Da Faleri Novi a Corchiano

Dopo Falerii Novi, il percorso segue la strada comunale fino alla frazione di Falerii. Attraversata la SP Faleriense, dopo 500 m si raggiunge lo sperone tra rio Cruè e fosso di Castellaccio, con l’insediamento medievale. Attraversato un ponticello dopo 200 m si volta a sinistra, sull’antico tracciato della via Amerina.

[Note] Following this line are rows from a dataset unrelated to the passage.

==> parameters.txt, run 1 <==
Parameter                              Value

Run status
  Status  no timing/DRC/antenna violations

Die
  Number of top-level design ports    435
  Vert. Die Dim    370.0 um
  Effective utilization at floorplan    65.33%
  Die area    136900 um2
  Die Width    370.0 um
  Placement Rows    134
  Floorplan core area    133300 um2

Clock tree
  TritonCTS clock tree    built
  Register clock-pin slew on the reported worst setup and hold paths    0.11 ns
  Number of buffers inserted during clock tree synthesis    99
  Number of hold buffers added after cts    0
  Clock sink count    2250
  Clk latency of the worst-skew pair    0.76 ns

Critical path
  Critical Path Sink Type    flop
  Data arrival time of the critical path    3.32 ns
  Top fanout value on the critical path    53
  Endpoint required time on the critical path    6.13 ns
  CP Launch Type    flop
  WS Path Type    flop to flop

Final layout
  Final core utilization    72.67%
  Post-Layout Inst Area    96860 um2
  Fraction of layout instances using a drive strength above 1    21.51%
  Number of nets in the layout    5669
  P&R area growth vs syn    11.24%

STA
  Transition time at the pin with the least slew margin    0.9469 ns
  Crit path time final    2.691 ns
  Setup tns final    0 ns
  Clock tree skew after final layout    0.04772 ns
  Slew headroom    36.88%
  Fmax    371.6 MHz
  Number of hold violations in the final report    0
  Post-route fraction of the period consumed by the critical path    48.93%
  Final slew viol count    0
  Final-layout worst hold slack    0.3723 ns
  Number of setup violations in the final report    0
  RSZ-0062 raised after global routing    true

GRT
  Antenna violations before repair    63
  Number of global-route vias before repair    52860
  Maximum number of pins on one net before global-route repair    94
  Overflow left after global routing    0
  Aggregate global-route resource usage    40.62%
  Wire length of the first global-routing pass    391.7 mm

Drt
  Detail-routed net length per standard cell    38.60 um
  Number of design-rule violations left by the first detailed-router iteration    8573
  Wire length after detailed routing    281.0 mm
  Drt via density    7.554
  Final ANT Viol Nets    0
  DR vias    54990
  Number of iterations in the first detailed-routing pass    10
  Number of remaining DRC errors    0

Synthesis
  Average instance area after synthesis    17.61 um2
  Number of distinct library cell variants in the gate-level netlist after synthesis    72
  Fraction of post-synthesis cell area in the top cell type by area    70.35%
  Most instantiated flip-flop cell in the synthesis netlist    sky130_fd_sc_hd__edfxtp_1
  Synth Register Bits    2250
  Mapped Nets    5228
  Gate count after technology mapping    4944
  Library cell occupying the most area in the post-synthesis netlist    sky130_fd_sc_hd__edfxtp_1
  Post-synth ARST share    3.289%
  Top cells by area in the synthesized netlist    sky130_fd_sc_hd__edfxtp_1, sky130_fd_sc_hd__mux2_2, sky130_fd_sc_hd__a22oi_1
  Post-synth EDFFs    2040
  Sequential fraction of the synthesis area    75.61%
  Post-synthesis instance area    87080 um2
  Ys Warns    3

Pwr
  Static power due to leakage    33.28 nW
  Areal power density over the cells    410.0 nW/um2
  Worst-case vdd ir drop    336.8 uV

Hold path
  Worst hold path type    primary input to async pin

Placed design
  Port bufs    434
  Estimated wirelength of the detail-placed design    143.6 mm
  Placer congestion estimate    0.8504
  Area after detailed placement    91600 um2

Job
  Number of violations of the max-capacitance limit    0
This is an optimization exercise on Yosys and OpenROAD, whose aim is small area and a short achievable clock period, not a production implementation. In this exercise RTL edits were held to simulation tests only and were not proved equivalent to the original. Power is estimated from default activity; no workload was simulated.

<file path="design/flow/run.sh">
#!/bin/bash
# synth_recipe.tcl (not shown) runs the flow's synth.tcl, then flattens the netlist and writes it again
# the make line also repeats each setting of config.mk as NAME=value (left out here)
make -C /OpenROAD-flow-scripts/flow DESIGN_CONFIG=/design/flow/config.mk WORK_HOME=/design/flow/orfs CLKGATE_MAP_FILE= SYNTH_SCRIPT=/design/flow/synth_recipe.tcl finish
</file>
<file path="design/flow/config.mk">
export PLATFORM = sky130hd
export DESIGN_NAME = fp16_fma_top
export DESIGN_NICKNAME = fp16_fma_top
export VERILOG_FILES = /design/flow/design.v
export SDC_FILE = /design/flow/constraint.sdc
export NUM_CORES = 4
export LEC_CHECK = 0
export CAP_MARGIN = 20
export CORE_MARGIN = 2
export CORE_UTILIZATION = 40
export SETUP_SLACK_MARGIN = 3.0
export SLEW_MARGIN = 20
</file>
<file path="design/flow/constraint.sdc">
create_clock -name core_clock -period 8.0 [get_ports {clk}]
set_input_delay 1.6000 -clock core_clock [delete_from_list [all_inputs] [get_ports {clk}]]
set_output_delay 1.6000 -clock core_clock [all_outputs]
set_load 0.01 [all_outputs]
</file>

Attraversata la SP del Quartaccio, si prosegue verso nord a destra di un’industria ceramica, per inoltrarsi nella Macchia del Quartaccio; dopo 350m, si volta a destra e si percorre il confine di un noccioleto; dopo 150 m il percorso entra nel bosco (tracce di basolato) e discende verso il fosso delle Sorcelle. Per superare il corso d’acqua si scende lungo la riva destra per 200 m; dopo l’attraversamento, si risale per 300 m, fino ad una vicinale (asfaltata) in località Fallarese. La via Amerina proseguiva verso la Madonna del Soccorso, ma oggi si segue un tracciato alternativo. Imboccata la vicinale, per 530 m, si gira a destra e poi a sinistra,fino a un incrocio; si prosegue verso sinistra per 250 m e poi, raggiunto un bivio, verso destra. La vicinale conduce, dopo 900 m, a via Fabrica di Roma. Attraversata la strada, una stradina sulla sinistra conduce al rio Fratta tramite la Via Cava della Cannara. Raggiunto il Rio Fratta, si lascia sulla destra il ponte medievale e si risale il torrente. Se, invece,si attraversa il ponte, si può visitare la via Cava di Sant’Egidio , che conduce a Corchiano. Dal Rio Fratta, si segue la sponda destra per 700 m, fino alla Madonna del Soccorso: sulle pareti tufacee, sepolture a camera e arcosolio si affiancano a due tombe rupestri a portico, con pregevoli elementi architettonici (colonne,capitelli e aba- chi) e decorativi (porta a rilievo).

CORCHIANO

Collocato su un pianoro tufaceo nei pressi della via Amerina, Corchiano, da alcuni storici identificato con l’antica città falisca di Fescennium, raggiunse il massimo livello tra l’VIII ed il III secolo a.C. Nel medioevo fu costruita la Rocca e negli anni successivi il borgo fu gestito da diverse casate nobiliari, tra cui gli Orsini e i Farnese.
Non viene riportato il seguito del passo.